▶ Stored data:
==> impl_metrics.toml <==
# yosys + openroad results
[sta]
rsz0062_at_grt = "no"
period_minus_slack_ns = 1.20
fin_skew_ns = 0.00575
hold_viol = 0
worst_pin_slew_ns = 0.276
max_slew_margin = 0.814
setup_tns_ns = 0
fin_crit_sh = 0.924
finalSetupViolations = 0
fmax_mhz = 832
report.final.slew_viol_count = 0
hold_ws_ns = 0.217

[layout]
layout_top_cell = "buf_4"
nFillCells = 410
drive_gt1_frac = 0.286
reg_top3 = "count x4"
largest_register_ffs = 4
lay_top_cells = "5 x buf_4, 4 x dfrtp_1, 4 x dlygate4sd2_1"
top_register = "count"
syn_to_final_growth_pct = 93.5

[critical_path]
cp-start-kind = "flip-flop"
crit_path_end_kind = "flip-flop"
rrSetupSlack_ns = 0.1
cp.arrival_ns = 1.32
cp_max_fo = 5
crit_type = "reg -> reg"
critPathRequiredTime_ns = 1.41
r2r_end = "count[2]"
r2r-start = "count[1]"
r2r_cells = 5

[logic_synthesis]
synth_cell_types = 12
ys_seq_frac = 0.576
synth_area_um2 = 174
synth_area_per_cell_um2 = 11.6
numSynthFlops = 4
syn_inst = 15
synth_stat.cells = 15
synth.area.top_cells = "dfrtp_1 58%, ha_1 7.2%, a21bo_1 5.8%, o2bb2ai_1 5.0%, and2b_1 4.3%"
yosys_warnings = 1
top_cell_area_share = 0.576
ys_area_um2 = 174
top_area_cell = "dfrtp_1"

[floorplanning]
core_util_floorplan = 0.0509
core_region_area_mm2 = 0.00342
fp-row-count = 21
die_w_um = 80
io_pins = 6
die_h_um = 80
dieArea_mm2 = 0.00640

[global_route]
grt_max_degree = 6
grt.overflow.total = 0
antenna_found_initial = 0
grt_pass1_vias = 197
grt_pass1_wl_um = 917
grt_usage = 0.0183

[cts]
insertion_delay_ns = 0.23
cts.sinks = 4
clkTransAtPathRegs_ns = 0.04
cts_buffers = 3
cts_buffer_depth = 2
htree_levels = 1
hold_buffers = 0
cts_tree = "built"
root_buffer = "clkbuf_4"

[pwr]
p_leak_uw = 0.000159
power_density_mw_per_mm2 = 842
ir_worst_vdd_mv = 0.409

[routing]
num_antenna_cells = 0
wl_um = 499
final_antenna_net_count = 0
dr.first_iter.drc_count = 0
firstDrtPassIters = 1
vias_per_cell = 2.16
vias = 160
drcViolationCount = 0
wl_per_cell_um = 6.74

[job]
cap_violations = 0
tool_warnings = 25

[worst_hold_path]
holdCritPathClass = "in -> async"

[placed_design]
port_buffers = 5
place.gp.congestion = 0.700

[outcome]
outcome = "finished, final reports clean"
==> flow/run.sh <==
#!/bin/bash
# OpenROAD 26Q1-2900-gdf79404cd8, Yosys 0.63+post, stock flow scripts
make -C /OpenROAD-flow-scripts/flow DESIGN_CONFIG=/design/flow/config.mk WORK_HOME=/design/flow/orfs finish
==> flow/config.mk <==
export PLATFORM = sky130hd
export DESIGN_NAME = video_uut
export DESIGN_NICKNAME = video_uut
export VERILOG_FILES = /design/flow/design.v
export SDC_FILE = /design/flow/constraint.sdc
export NUM_CORES = 4
export LEC_CHECK = 1
export CORE_UTILIZATION = 40
==> flow/constraint.sdc <==
current_design video_uut

set clk_period 7.9
set clk_io_pct 0.2

create_clock -name clk0 -period $clk_period [get_ports {clk_i}]

set non_clock_inputs [all_inputs -no_clocks]
set_input_delay [expr $clk_period * $clk_io_pct] -clock clk0 $non_clock_inputs
set_output_delay [expr $clk_period * $clk_io_pct] -clock clk0 [all_outputs]
<file path="design/flow/config.mk">
export PLATFORM = sky130hd
export DESIGN_NAME = alu
export DESIGN_NICKNAME = alu
export VERILOG_FILES = /design/flow/design.v
export SDC_FILE = /design/flow/constraint.sdc
export NUM_CORES = 4
export LEC_CHECK = 1
export CORE_AREA = 10 10 70 70
export DIE_AREA = 0 0 80 80
</file>
<file path="design/flow/constraint.sdc">
current_design alu

set clk_period 3.7
set clk_io_pct 0.2

create_clock -name clk0 -period $clk_period [get_ports {clk}]

set non_clock_inputs [all_inputs -no_clocks]
set_input_delay [expr $clk_period * $clk_io_pct] -clock clk0 $non_clock_inputs
set_output_delay [expr $clk_period * $clk_io_pct] -clock clk0 [all_outputs]
</file>
<file path="design/flow/design.v">
module alu(
    input clk,
    input rst,
    input [3:0]a, 
    input [3:0]b,
    input [2:0]op,
    output reg [3:0]result
);
parameter add=3'b000, sub=3'b001, andd=3'b010, orr=3'b011, nott=3'b100; 
always@(posedge clk)
begin
  if(rst)
        result<=0;
  else 
    begin 
        case(op)
        add: result<= a+b;
        sub: result<= a-b;
        andd: result<= a&b;
        orr: result<= a|b;
        nott: result <= (a != 0) ? ~a : ~b;
        endcase  
    end 
end 
endmodule 
</file>
<file path="design/flow/run.sh">
#!/bin/bash
# OpenROAD 26Q1-2900-gdf79404cd8, Yosys 0.63+post, stock flow scripts
make -C /OpenROAD-flow-scripts/flow DESIGN_CONFIG=/design/flow/config.mk WORK_HOME=/design/flow/orfs finish
</file>
==> deck_impl_summary.md <==
Synthesis and Place & Route Summary

GRT
  • Largest net degree at the start of global routing: 11
  • Vias in the first global route: 587
  • Initial antenna violation count: 0
  • First-pass GRT wire length: 2660 um
  • Remaining Overflow, GRT: 0
  • Total GRT Usage: 4.93%

Logic synthesis
  • Syn Inst Count: 69
  • Largest area contributor in the netlist: dfxtp_1
  • Post-synth seq share: 14.8%
  • Ys flops: 4
  • Synth unique cells: 31
  • Avg Inst Size Synth: 7.83 sq um
  • Warnings, synthesis: 1
  • Synth Cell Area: 541 sq um
  • Largest cells by area: dfxtp_1 (15%), ha_1 (14%), a211oi_1 (5.6%)
  • Yosys stat area: 541 sq um
  • Ys cells: 69
  • Max-area cell share: 14.8%

Layout
  • Fin cells: 133
  • Final Instance Area: 776 sq um
  • FILL cells: 395
  • Biggest register: result
  • Biggest regs: result (4)
  • Layout Area Growth over Synthesis: 43.5%
  • Post-layout util: 22.7%
  • Max reg flops: 4
  • Share of layout cells above drive strength 1: 9.20%

STA
  • RSZ-0062 raised after global routing: false
  • Setup TNS: 0 ns
  • Fin. max-slew vios: 0
  • Relative slew slack: 71.9%
  • Min Tclk post-route: 3.11 ns
  • Fmax: 322 MHz
  • Final hold violations: 0
  • Tcrit/Tclk final: 84.0%
  • Slew @ Worst Pin: 0.421 ns
  • Final setup viols: 0
  • Post-Route Skew: 0 ns

Placed design
  • DP Area: 753 sq um
  • Dpl cells: 130
  • Port Buffers: 16
  • Dpl hpwl: 1310 um
  • Final Wtd Congestion: 0.952

Drt
  • Drt initial violations: 44
  • Drt wl/cell: 11.4 um
  • Vias per inst: 4.27
  • Post-DRT Antenna Nets: 0
  • Routed vias: 568
  • DR pass1 iterations: 4
  • Drt total wl: 1520 um
  • DRC viols: 0
  • Diodes inserted: 0

Power and ir drop
  • Power Total: 0.185 mW
  • P_leak: 0.292 nW
  • Power Density: 238 nW/um^2
  • Peak supply drop: 0.0442 mV

Status
  • Status: completed

Clock tree
  • CTS Buffer Depth: 2
  • Sink Count: 4
  • CTS clk-pin slew, worst paths: 0.04 ns
  • Total CTS buffers: 3
  • Hold-fix buffers at CTS: 0
  • Late-Pin Clk Latency: 0.23 ns
  • CTS HTree Levels: 1
  • CTS resizes: 0
  • Root cell of the clock tree: clkbuf_4
  • Post CTS Setup Buffer Count: 0
  • CTS tree: yes

Critical path
  • CP startpoint: op[0]
  • Critical path fanouts, max: 9
  • CP Data Arrival Time: 3.24 ns
  • Startpoint types: primary input
  • CP required: 3.83 ns
  • Crit path capture type: flop
  • Worst Path Class, Setup: in -> reg
  • R2R Path Start: result[3]$_SDFFE_PP0P_

Floorplan
  • Num ports: 17
  • Fp_density: 15.8%
  • Core Area: 3420 sq um
  • Height of the die: 80 um
  • Full die area: 6400 sq um
  • DIE WIDTH: 80 um
  • # rows: 21

Job
  • OpenROAD warning count: 27
  • Max-cap violations: 0

Hold path
  • HP Start: result[0]$_SDFFE_PP0P_
  • Hold Path Class: reg -> reg
cell usage in the layout (no fill, tap or decap):
cell and n:
a2111oi_2 1, a211oi_1 4, a21oi_1 5, a221oi_1 1, a311oi_1 3, a31oi_1 2
a32oi_1 1, and2_4 1, buf_4 2, clkbuf_4 3, clkdlybuf4s50_1 16, dfxtp_1 4
fa_1 1, ha_1 6, inv_1 8, maj3_1 1, mux2_2 1, nand2b_1 2
nor2_1 8, nor2b_1 1, nor3_1 1, nor3b_1 2, nor4b_1 1, o211ai_1 1
o21ai_0 4, o31ai_1 1, or2_1 1, or2b_1 1, or3_1 1, xnor2_1 2
xor2_1 1
final timing paths:
check	slack [ns]	depth (start not counted)	endpoint
setup reg to reg	2.55	4	result[3]$_SDFFE_PP0P_
hold reg to reg	0.55	2	result[0]$_SDFFE_PP0P_
hold / removal	0.55	2	result[0]$_SDFFE_PP0P_
setup / recovery	0.59	9	result[3]$_SDFFE_PP0P_
cells by family after synthesis:
group / count (synthesis) / synth area share (%)
multiplexers: 1 / 2.08
AND-OR/OR-AND: 23 / 29.9
flip-flops: 4 / 14.8
AND/OR/NAND/NOR: 19 / 19.7
buffers and inverters: 11 / 9.26
adder cells (fa/ha/maj): 8 / 19.4
XOR/XNOR: 3 / 4.86
cells in the mapped netlist, drive strengths merged:
library cell and number:
maj3 1, buf 2, or3 1, nor2b 1
clkbuf 1, or2 1, ha 6, a31oi 2
a21oi 5, fa 1, o31ai 1, a211oi 4
nor3 1, o21ai 4, nor3b 2, a221oi 1
o211ai 1, a32oi 1, mux2 1, nand2b 2
or2b 1, dfxtp 4, and2 1, a311oi 3
a2111oi 1, xnor2 2, nor2 8, inv 8
nor4b 1, xor2 1
where the power goes:
part	total, mW	switching, mW	leakage, nW	internal (mW)
Clock	0.0524	0.0163	0.0138	0.0362
Sequential	0.0507	0.00296	0.0333	0.0478
Combinational	0.0819	0.0373	0.245	0.0446
Total	0.185	0.0565	0.292	0.128
worst max-delay path, stage by stage:
cell and delay (ns):
clkdlybuf4s50_1 0.61, nor3b_1 0.42, mux2_2 0.41, inv_1 0.06, ha_1 0.21, nor2b_1 0.12
o21ai_0 0.20, a221oi_1 0.12, a2111oi_2 0.34
through the flow:
| stage | hold slack [ns] | worst slack (ns) |
|---|---|---|
| final | 0.549 | 0.590 |
| after global routing | 0.574 | 0.309 |
| after CTS | 0.553 | 0.599 |
| after detailed placement | 0.548 | 0.354 |
| after global placement | 0.534 | 0.458 |
| after floorplan | 0.498 | 1.07 |
area by class of cell:
type	count	area [sq um]	share of cell area, %
clock buffers	3	22.5	2.90
inverters	8	30.0	3.87
repair buffers	18	175	22.6
multi-input cells	54	410	52.9
well taps	46	57.6	7.42
flip-flops and latches	4	80.1	10.3
per-layer routing:
metal  global-route usage (%)  part of all wire, %  vias to the layer above
met3                     1.59                  8.0                        2
li1                         -                    -                      289
met1                     6.25                   43                      261
met2                     7.95                   48                       16
met5                        0                    0                        -
met4                     1.06                 0.26                        0
No activity file was given, so power comes from the tool's default toggle rates.
==> design/flow/run.sh <==
#!/bin/bash
# OpenROAD 26Q1-2900-gdf79404cd8, Yosys 0.63+post, stock flow scripts
make -C /OpenROAD-flow-scripts/flow DESIGN_CONFIG=/design/flow/config.mk WORK_HOME=/design/flow/orfs finish
==> design/flow/config.mk <==
export PLATFORM = sky130hd
export DESIGN_NAME = demultiplexer
export DESIGN_NICKNAME = demultiplexer
export VERILOG_FILES = /design/flow/design.v
export SDC_FILE = /design/flow/constraint.sdc
export NUM_CORES = 4
export LEC_CHECK = 1
export CORE_AREA = 10 10 70 70
export DIE_AREA = 0 0 80 80
==> design/flow/constraint.sdc <==
current_design demultiplexer

set clk_period 1.0
set clk_io_pct 0.2

create_clock -name clk0 -period $clk_period

set non_clock_inputs [all_inputs -no_clocks]
set_input_delay [expr $clk_period * $clk_io_pct] -clock clk0 $non_clock_inputs
set_output_delay [expr $clk_period * $clk_io_pct] -clock clk0 [all_outputs]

▶ Task to complete: Would you print exactly the lines from the first line of the entries above through the line that has "dieArea_mm2 = 0.00640", both included, and stop there?

▶ Finished exercise:
==> impl_metrics.toml <==
# yosys + openroad results
[sta]
rsz0062_at_grt = "no"
period_minus_slack_ns = 1.20
fin_skew_ns = 0.00575
hold_viol = 0
worst_pin_slew_ns = 0.276
max_slew_margin = 0.814
setup_tns_ns = 0
fin_crit_sh = 0.924
finalSetupViolations = 0
fmax_mhz = 832
report.final.slew_viol_count = 0
hold_ws_ns = 0.217

[layout]
layout_top_cell = "buf_4"
nFillCells = 410
drive_gt1_frac = 0.286
reg_top3 = "count x4"
largest_register_ffs = 4
lay_top_cells = "5 x buf_4, 4 x dfrtp_1, 4 x dlygate4sd2_1"
top_register = "count"
syn_to_final_growth_pct = 93.5

[critical_path]
cp-start-kind = "flip-flop"
crit_path_end_kind = "flip-flop"
rrSetupSlack_ns = 0.1
cp.arrival_ns = 1.32
cp_max_fo = 5
crit_type = "reg -> reg"
critPathRequiredTime_ns = 1.41
r2r_end = "count[2]"
r2r-start = "count[1]"
r2r_cells = 5

[logic_synthesis]
synth_cell_types = 12
ys_seq_frac = 0.576
synth_area_um2 = 174
synth_area_per_cell_um2 = 11.6
numSynthFlops = 4
syn_inst = 15
synth_stat.cells = 15
synth.area.top_cells = "dfrtp_1 58%, ha_1 7.2%, a21bo_1 5.8%, o2bb2ai_1 5.0%, and2b_1 4.3%"
yosys_warnings = 1
top_cell_area_share = 0.576
ys_area_um2 = 174
top_area_cell = "dfrtp_1"

[floorplanning]
core_util_floorplan = 0.0509
core_region_area_mm2 = 0.00342
fp-row-count = 21
die_w_um = 80
io_pins = 6
die_h_um = 80
dieArea_mm2 = 0.00640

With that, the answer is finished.